*** Begin section ***

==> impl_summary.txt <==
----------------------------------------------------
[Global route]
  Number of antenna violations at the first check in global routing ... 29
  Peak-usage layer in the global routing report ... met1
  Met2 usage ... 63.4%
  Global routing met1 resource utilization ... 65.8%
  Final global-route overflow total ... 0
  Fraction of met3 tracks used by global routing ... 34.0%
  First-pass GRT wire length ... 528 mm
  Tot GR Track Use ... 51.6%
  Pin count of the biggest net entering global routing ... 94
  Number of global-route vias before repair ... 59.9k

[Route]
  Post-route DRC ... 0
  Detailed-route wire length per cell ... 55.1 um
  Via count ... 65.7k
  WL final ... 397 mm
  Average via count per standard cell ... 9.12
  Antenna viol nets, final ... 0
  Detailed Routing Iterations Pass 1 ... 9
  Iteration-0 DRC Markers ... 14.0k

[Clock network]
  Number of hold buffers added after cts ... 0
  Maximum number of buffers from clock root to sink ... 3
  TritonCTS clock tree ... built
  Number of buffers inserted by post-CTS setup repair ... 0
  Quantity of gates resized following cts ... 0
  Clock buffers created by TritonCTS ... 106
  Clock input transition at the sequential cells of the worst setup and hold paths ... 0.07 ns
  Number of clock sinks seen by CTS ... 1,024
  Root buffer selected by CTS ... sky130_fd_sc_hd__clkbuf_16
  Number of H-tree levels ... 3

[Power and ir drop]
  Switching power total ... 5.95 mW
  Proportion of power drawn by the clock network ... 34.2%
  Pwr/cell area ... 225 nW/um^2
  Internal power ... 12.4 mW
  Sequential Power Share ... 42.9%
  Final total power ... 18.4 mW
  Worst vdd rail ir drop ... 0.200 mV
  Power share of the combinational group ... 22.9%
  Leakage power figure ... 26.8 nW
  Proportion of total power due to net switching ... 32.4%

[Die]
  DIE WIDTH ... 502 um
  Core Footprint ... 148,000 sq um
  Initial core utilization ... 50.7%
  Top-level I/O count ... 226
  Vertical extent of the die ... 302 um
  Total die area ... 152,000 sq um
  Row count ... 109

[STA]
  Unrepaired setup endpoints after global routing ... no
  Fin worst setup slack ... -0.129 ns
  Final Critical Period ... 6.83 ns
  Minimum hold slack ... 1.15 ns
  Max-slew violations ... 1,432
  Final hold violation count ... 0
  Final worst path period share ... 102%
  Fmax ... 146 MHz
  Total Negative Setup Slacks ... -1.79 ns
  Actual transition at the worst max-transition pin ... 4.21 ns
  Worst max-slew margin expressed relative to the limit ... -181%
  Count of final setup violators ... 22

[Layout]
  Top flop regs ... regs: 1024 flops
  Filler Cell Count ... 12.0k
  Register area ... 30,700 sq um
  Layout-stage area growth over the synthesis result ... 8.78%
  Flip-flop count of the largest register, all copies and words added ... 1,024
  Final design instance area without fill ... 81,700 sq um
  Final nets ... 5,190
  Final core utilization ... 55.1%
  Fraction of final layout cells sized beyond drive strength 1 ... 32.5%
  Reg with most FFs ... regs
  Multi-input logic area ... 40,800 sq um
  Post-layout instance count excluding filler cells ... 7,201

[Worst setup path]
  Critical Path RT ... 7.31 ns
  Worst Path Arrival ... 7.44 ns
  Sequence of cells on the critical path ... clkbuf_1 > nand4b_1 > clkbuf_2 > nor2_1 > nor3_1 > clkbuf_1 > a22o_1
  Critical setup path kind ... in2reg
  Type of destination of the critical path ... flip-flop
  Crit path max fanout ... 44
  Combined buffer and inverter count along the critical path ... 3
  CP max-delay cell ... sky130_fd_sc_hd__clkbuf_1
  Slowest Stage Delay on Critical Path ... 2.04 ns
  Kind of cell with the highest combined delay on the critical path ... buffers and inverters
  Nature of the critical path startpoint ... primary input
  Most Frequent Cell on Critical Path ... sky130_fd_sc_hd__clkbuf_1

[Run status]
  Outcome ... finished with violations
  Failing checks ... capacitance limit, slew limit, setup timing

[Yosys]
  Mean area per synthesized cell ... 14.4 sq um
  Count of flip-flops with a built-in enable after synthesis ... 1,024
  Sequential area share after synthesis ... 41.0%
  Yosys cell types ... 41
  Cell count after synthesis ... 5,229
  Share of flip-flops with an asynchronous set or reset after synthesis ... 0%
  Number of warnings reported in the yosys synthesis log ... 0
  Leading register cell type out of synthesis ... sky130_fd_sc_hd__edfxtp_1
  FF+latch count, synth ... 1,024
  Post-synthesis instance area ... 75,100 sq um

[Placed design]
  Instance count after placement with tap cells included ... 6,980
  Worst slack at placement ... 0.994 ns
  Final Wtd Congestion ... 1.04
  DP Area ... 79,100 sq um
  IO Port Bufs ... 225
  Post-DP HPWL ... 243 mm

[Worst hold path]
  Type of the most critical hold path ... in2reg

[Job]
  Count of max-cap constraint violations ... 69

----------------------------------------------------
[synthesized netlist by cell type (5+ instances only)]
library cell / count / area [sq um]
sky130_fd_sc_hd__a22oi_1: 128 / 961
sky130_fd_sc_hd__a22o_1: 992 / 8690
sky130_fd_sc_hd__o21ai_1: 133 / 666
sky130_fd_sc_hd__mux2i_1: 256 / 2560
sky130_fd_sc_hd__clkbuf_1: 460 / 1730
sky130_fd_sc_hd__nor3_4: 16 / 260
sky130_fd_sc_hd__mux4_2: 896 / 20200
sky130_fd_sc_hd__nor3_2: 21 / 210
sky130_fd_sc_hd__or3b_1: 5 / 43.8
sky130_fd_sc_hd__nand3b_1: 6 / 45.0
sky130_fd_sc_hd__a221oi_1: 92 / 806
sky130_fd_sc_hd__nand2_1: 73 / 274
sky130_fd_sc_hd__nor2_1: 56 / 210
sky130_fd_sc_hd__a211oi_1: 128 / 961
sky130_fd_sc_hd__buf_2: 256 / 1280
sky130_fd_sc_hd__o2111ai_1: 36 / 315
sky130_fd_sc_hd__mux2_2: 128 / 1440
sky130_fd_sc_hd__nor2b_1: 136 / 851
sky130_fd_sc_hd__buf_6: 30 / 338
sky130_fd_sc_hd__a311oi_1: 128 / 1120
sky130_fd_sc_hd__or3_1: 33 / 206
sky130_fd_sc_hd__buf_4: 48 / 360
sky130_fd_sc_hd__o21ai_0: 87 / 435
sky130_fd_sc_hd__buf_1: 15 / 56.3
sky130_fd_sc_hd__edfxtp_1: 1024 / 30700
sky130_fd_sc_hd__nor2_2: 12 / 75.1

*** End section ***

**Task objective**
To answer, report how many lines of the listing contain the word "regs", as a number with nothing else.

**Result for this exercise**
2